Restate word for word the entries below, starting with the line with "export IMPL_leakagePower_nw=3.80" and continuing through the line with "export IMPL_remaining_drc_errors=0". Include both of those lines and no others.

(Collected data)
■ ■ ■ ■ ■ ■ ■

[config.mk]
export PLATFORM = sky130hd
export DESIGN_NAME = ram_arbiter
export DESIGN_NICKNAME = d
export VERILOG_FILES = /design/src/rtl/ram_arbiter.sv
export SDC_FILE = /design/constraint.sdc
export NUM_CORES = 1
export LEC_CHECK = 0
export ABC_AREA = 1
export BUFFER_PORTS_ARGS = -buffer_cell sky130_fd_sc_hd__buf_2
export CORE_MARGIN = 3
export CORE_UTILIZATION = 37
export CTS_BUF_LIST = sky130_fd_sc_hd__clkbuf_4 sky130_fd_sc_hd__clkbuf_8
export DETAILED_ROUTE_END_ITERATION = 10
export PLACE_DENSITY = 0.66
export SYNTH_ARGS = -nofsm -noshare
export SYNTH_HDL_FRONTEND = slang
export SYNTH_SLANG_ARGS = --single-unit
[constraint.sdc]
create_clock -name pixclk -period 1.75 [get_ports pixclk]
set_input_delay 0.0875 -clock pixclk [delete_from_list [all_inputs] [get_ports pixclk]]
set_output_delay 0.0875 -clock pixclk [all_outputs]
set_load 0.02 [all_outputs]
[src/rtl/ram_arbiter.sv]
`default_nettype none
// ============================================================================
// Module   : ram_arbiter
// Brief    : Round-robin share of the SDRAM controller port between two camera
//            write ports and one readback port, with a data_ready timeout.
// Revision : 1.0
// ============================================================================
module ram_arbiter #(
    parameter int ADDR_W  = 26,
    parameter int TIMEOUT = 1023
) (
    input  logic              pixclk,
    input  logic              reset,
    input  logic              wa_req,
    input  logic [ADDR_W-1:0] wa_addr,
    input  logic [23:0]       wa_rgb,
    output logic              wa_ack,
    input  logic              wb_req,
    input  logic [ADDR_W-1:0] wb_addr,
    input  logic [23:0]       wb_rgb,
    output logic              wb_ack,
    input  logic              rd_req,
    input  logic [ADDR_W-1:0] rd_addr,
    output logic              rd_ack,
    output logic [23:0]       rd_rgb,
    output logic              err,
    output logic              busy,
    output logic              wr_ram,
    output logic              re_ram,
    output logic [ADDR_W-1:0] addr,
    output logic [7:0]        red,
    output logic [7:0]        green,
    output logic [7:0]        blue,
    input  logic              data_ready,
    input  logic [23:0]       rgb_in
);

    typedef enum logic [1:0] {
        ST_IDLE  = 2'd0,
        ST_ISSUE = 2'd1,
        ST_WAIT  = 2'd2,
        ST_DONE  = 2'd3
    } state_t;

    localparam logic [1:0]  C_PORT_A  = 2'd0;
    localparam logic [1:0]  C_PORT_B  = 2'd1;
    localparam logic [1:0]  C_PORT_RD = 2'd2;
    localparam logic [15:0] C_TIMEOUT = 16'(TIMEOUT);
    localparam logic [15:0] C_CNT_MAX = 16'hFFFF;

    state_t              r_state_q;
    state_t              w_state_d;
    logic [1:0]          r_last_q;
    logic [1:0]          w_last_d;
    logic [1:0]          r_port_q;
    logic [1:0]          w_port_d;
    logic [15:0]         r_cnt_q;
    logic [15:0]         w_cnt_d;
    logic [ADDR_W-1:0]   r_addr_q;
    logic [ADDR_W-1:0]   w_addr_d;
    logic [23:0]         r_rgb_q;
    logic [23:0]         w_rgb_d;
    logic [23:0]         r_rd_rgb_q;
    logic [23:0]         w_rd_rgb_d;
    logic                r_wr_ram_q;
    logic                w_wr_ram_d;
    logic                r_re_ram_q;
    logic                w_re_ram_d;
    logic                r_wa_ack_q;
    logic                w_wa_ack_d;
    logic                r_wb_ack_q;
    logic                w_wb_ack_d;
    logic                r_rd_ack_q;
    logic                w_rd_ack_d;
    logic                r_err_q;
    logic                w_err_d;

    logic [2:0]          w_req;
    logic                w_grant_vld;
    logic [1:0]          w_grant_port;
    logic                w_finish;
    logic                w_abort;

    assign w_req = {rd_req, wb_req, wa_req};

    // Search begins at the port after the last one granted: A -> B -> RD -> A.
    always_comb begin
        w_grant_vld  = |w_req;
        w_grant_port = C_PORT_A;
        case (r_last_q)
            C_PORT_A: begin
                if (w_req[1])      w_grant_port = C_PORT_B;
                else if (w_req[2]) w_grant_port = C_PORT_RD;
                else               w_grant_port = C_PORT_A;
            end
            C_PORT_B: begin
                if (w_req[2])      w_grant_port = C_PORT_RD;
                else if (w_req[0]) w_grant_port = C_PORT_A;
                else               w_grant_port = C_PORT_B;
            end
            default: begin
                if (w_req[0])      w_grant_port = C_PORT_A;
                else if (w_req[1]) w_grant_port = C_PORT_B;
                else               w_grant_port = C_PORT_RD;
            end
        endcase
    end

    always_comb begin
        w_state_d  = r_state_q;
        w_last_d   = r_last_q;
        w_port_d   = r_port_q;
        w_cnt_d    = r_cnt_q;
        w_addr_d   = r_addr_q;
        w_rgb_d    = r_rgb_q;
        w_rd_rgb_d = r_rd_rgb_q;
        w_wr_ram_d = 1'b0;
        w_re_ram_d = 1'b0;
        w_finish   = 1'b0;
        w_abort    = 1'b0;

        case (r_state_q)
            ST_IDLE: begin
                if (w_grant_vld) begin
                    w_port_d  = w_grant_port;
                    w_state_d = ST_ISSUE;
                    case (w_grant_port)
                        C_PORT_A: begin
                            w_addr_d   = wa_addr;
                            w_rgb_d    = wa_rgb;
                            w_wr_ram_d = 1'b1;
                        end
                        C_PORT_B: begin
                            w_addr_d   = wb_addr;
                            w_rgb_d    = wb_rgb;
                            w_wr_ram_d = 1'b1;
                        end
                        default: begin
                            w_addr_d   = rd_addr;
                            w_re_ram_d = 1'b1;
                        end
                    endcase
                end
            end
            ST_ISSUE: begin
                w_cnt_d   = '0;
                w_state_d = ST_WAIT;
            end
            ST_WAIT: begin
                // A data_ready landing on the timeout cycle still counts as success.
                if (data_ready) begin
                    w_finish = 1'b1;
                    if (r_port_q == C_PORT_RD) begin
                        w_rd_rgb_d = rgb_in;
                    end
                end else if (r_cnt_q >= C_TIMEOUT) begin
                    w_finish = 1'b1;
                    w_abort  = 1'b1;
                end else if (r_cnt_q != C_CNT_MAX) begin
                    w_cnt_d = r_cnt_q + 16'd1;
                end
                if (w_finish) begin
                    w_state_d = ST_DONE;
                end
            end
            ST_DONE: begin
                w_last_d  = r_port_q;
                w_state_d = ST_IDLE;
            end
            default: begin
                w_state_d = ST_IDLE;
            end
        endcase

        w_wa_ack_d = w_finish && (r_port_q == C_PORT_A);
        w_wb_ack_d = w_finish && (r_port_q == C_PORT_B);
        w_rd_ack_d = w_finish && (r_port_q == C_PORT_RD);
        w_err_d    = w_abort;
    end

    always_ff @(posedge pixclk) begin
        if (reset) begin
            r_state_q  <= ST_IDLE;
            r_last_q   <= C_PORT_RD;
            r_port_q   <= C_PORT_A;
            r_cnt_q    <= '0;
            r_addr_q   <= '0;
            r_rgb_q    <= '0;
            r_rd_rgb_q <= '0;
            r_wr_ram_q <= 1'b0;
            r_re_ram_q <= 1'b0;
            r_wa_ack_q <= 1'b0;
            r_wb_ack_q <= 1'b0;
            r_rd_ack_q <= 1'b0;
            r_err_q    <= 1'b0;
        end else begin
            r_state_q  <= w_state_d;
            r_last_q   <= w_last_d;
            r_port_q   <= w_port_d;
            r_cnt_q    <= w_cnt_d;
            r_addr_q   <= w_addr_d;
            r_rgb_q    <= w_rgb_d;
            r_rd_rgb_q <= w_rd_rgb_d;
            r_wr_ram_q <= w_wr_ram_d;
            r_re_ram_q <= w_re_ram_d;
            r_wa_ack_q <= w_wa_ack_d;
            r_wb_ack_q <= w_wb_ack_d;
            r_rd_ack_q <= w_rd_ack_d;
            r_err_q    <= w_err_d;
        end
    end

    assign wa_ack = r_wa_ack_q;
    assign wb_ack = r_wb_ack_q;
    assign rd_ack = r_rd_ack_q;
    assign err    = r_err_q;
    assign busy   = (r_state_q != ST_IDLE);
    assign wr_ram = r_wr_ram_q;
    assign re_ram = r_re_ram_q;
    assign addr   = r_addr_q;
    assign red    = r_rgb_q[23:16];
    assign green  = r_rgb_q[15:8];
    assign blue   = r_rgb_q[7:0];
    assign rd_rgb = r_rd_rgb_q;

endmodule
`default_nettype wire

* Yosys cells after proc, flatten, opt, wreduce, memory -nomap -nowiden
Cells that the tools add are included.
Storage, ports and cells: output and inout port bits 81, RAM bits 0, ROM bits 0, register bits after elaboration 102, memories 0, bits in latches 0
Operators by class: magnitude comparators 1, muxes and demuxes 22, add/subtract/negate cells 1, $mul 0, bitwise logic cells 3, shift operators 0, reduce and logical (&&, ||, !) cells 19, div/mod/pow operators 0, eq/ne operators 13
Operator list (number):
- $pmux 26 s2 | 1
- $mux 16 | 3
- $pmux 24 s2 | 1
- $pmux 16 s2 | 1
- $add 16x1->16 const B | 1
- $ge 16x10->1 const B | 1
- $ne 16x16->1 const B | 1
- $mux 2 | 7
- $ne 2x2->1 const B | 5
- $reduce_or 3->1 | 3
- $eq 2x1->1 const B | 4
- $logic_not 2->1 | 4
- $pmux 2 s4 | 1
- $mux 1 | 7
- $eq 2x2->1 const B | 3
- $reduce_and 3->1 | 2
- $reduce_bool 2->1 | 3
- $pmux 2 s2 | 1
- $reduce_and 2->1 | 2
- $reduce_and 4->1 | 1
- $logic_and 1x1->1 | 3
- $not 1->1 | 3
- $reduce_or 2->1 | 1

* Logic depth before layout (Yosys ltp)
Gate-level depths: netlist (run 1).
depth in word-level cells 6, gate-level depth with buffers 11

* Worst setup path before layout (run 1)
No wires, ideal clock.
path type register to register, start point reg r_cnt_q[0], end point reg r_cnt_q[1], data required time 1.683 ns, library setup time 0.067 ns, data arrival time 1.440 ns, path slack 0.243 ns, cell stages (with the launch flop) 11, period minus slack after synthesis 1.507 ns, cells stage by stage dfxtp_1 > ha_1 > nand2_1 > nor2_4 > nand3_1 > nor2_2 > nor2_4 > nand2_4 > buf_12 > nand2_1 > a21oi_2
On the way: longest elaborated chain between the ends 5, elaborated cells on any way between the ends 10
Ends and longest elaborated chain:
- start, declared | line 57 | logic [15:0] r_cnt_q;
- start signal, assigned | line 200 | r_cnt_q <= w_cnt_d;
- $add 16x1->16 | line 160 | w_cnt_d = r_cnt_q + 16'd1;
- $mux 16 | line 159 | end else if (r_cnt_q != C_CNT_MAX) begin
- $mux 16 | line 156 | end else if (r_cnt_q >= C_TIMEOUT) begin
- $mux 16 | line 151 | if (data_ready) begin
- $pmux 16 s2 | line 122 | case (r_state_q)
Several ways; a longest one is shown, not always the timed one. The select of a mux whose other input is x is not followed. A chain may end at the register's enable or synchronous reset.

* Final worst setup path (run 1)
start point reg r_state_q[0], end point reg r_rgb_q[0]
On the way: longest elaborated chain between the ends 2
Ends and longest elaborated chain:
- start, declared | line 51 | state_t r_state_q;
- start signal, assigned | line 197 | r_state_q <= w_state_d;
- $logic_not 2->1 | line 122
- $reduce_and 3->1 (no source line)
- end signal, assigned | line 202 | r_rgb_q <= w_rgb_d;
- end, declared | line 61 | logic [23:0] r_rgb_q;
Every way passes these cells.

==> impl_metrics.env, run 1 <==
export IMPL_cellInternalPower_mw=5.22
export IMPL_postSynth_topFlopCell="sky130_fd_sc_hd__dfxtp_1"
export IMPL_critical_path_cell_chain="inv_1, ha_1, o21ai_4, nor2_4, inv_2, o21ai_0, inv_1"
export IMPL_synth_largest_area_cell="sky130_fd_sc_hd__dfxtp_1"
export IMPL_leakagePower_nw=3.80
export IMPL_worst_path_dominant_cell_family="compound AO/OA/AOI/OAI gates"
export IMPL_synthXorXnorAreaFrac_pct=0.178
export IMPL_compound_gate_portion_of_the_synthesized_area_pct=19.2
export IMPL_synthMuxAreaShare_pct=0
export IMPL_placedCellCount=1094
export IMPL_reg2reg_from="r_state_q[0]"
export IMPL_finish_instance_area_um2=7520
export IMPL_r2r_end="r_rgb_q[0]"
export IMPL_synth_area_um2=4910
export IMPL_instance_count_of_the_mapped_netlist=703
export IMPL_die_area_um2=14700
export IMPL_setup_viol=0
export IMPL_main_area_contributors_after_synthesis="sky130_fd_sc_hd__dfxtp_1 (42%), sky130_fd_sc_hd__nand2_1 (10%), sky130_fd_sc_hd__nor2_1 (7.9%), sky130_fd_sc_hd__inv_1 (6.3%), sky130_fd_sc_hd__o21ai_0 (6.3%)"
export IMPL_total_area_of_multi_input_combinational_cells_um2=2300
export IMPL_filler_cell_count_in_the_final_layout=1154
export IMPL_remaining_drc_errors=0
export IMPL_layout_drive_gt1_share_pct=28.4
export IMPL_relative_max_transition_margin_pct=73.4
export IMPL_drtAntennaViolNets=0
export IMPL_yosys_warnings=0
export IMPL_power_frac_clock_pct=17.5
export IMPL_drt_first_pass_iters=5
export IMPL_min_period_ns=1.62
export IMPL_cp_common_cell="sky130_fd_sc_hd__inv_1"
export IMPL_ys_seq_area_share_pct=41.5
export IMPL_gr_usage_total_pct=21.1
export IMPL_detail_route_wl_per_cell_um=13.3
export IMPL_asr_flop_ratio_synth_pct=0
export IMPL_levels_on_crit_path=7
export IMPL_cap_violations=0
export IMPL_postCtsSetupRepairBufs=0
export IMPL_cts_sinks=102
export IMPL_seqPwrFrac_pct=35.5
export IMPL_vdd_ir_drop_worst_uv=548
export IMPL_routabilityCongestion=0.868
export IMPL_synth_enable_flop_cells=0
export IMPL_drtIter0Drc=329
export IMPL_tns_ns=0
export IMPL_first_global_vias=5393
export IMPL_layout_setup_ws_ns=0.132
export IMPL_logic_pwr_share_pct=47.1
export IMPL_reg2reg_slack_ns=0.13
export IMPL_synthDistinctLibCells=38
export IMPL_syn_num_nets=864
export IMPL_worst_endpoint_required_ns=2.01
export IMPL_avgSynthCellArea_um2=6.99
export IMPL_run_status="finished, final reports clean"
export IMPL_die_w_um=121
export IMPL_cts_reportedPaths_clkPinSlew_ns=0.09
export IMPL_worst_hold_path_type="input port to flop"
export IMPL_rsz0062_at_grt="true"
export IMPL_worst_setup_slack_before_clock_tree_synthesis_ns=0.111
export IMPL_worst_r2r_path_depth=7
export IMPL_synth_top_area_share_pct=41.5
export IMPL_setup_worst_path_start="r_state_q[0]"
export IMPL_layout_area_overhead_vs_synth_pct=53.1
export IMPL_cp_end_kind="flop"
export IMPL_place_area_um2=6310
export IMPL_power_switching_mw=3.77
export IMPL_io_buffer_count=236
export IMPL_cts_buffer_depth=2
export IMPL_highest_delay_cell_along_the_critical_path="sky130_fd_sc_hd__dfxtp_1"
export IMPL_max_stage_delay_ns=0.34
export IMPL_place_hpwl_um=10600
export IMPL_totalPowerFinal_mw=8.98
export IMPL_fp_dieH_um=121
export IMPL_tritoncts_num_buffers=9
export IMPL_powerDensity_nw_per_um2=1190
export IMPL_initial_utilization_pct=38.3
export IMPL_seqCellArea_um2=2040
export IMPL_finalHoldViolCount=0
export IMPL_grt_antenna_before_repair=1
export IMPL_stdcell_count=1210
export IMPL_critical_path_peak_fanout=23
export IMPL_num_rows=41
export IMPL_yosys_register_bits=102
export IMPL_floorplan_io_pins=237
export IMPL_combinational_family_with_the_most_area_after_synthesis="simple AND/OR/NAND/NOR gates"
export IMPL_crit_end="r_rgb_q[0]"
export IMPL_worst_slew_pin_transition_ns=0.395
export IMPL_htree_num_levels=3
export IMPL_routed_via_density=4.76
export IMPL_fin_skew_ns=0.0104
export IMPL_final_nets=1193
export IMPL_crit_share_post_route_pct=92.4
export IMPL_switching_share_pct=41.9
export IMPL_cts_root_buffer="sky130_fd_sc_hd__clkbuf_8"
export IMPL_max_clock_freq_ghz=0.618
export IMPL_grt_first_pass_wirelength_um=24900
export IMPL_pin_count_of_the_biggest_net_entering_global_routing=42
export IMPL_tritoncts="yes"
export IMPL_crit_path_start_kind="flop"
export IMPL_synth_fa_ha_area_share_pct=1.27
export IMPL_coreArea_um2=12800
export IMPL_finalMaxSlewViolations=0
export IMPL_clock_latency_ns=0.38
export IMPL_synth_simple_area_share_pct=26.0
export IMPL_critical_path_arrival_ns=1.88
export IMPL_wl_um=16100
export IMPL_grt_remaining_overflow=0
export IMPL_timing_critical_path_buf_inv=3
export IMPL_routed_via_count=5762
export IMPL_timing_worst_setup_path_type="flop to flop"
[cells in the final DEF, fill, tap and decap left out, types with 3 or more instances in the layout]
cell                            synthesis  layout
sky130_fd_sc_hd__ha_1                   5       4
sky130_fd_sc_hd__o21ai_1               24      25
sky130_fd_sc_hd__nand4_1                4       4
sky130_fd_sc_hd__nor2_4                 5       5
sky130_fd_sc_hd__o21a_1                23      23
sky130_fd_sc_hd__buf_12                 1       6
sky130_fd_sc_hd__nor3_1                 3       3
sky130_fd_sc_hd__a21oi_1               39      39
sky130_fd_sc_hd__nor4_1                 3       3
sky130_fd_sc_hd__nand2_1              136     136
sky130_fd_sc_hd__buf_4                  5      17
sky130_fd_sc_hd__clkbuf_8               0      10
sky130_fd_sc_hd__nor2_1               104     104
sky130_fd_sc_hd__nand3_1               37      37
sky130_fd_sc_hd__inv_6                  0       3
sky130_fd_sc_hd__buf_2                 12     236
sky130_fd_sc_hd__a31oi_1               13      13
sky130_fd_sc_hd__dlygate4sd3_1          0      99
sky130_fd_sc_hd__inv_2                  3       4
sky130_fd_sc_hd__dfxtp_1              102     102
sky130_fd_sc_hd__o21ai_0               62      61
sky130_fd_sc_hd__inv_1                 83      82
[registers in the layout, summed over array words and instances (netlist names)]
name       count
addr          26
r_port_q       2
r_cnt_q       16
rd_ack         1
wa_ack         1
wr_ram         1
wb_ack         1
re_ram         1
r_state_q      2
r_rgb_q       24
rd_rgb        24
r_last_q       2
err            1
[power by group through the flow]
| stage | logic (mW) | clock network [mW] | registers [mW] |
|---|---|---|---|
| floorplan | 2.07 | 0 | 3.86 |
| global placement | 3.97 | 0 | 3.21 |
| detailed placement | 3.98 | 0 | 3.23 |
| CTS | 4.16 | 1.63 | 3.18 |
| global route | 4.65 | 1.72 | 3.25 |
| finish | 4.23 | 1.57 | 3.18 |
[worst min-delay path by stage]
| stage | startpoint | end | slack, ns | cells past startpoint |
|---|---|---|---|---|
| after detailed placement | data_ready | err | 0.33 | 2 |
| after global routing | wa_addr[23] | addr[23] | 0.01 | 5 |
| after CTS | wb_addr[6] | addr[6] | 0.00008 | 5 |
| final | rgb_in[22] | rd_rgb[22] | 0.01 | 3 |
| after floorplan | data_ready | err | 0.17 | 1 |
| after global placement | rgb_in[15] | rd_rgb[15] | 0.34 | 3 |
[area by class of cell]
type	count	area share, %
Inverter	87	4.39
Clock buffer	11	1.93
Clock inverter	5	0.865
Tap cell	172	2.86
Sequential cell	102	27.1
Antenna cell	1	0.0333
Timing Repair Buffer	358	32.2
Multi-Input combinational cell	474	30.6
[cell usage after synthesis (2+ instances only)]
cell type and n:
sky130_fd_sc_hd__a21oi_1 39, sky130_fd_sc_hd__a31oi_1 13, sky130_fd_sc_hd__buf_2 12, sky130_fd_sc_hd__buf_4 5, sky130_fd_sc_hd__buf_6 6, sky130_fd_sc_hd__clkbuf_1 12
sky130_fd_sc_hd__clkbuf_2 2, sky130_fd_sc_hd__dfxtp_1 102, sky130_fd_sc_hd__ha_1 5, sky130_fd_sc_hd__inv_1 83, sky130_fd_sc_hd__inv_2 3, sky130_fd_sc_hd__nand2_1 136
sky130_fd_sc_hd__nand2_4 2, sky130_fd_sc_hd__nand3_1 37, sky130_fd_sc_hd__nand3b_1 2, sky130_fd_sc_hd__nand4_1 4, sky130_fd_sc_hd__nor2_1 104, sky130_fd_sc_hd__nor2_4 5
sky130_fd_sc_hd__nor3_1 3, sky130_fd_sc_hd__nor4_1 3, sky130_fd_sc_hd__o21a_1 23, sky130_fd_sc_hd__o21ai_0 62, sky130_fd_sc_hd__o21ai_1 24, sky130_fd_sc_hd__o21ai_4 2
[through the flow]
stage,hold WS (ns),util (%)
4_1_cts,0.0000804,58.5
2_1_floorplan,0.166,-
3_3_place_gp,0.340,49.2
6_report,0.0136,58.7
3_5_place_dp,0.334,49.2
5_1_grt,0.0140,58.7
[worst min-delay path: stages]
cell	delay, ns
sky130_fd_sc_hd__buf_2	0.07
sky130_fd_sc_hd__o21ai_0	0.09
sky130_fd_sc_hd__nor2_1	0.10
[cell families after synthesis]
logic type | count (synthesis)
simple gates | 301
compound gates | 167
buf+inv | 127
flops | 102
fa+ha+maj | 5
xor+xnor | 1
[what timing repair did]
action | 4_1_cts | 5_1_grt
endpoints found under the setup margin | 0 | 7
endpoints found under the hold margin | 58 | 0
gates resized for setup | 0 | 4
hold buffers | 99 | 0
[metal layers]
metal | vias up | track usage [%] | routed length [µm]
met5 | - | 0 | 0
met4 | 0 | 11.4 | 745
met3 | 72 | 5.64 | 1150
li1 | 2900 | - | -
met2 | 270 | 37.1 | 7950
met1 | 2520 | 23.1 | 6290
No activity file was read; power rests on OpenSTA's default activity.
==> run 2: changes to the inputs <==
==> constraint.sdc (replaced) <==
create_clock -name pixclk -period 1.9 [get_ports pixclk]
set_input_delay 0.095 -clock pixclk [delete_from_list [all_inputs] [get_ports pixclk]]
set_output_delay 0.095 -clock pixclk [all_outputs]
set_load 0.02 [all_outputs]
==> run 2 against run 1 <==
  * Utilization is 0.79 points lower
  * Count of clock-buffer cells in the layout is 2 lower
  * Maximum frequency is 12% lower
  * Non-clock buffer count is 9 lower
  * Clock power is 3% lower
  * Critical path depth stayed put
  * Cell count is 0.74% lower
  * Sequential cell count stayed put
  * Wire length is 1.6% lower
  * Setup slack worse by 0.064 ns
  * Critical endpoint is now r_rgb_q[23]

■ ■ ■ ■ ■ ■ ■

**Finished exercise:**
export IMPL_leakagePower_nw=3.80
export IMPL_worst_path_dominant_cell_family="compound AO/OA/AOI/OAI gates"
export IMPL_synthXorXnorAreaFrac_pct=0.178
export IMPL_compound_gate_portion_of_the_synthesized_area_pct=19.2
export IMPL_synthMuxAreaShare_pct=0
export IMPL_placedCellCount=1094
export IMPL_reg2reg_from="r_state_q[0]"
export IMPL_finish_instance_area_um2=7520
export IMPL_r2r_end="r_rgb_q[0]"
export IMPL_synth_area_um2=4910
export IMPL_instance_count_of_the_mapped_netlist=703
export IMPL_die_area_um2=14700
export IMPL_setup_viol=0
export IMPL_main_area_contributors_after_synthesis="sky130_fd_sc_hd__dfxtp_1 (42%), sky130_fd_sc_hd__nand2_1 (10%), sky130_fd_sc_hd__nor2_1 (7.9%), sky130_fd_sc_hd__inv_1 (6.3%), sky130_fd_sc_hd__o21ai_0 (6.3%)"
export IMPL_total_area_of_multi_input_combinational_cells_um2=2300
export IMPL_filler_cell_count_in_the_final_layout=1154
export IMPL_remaining_drc_errors=0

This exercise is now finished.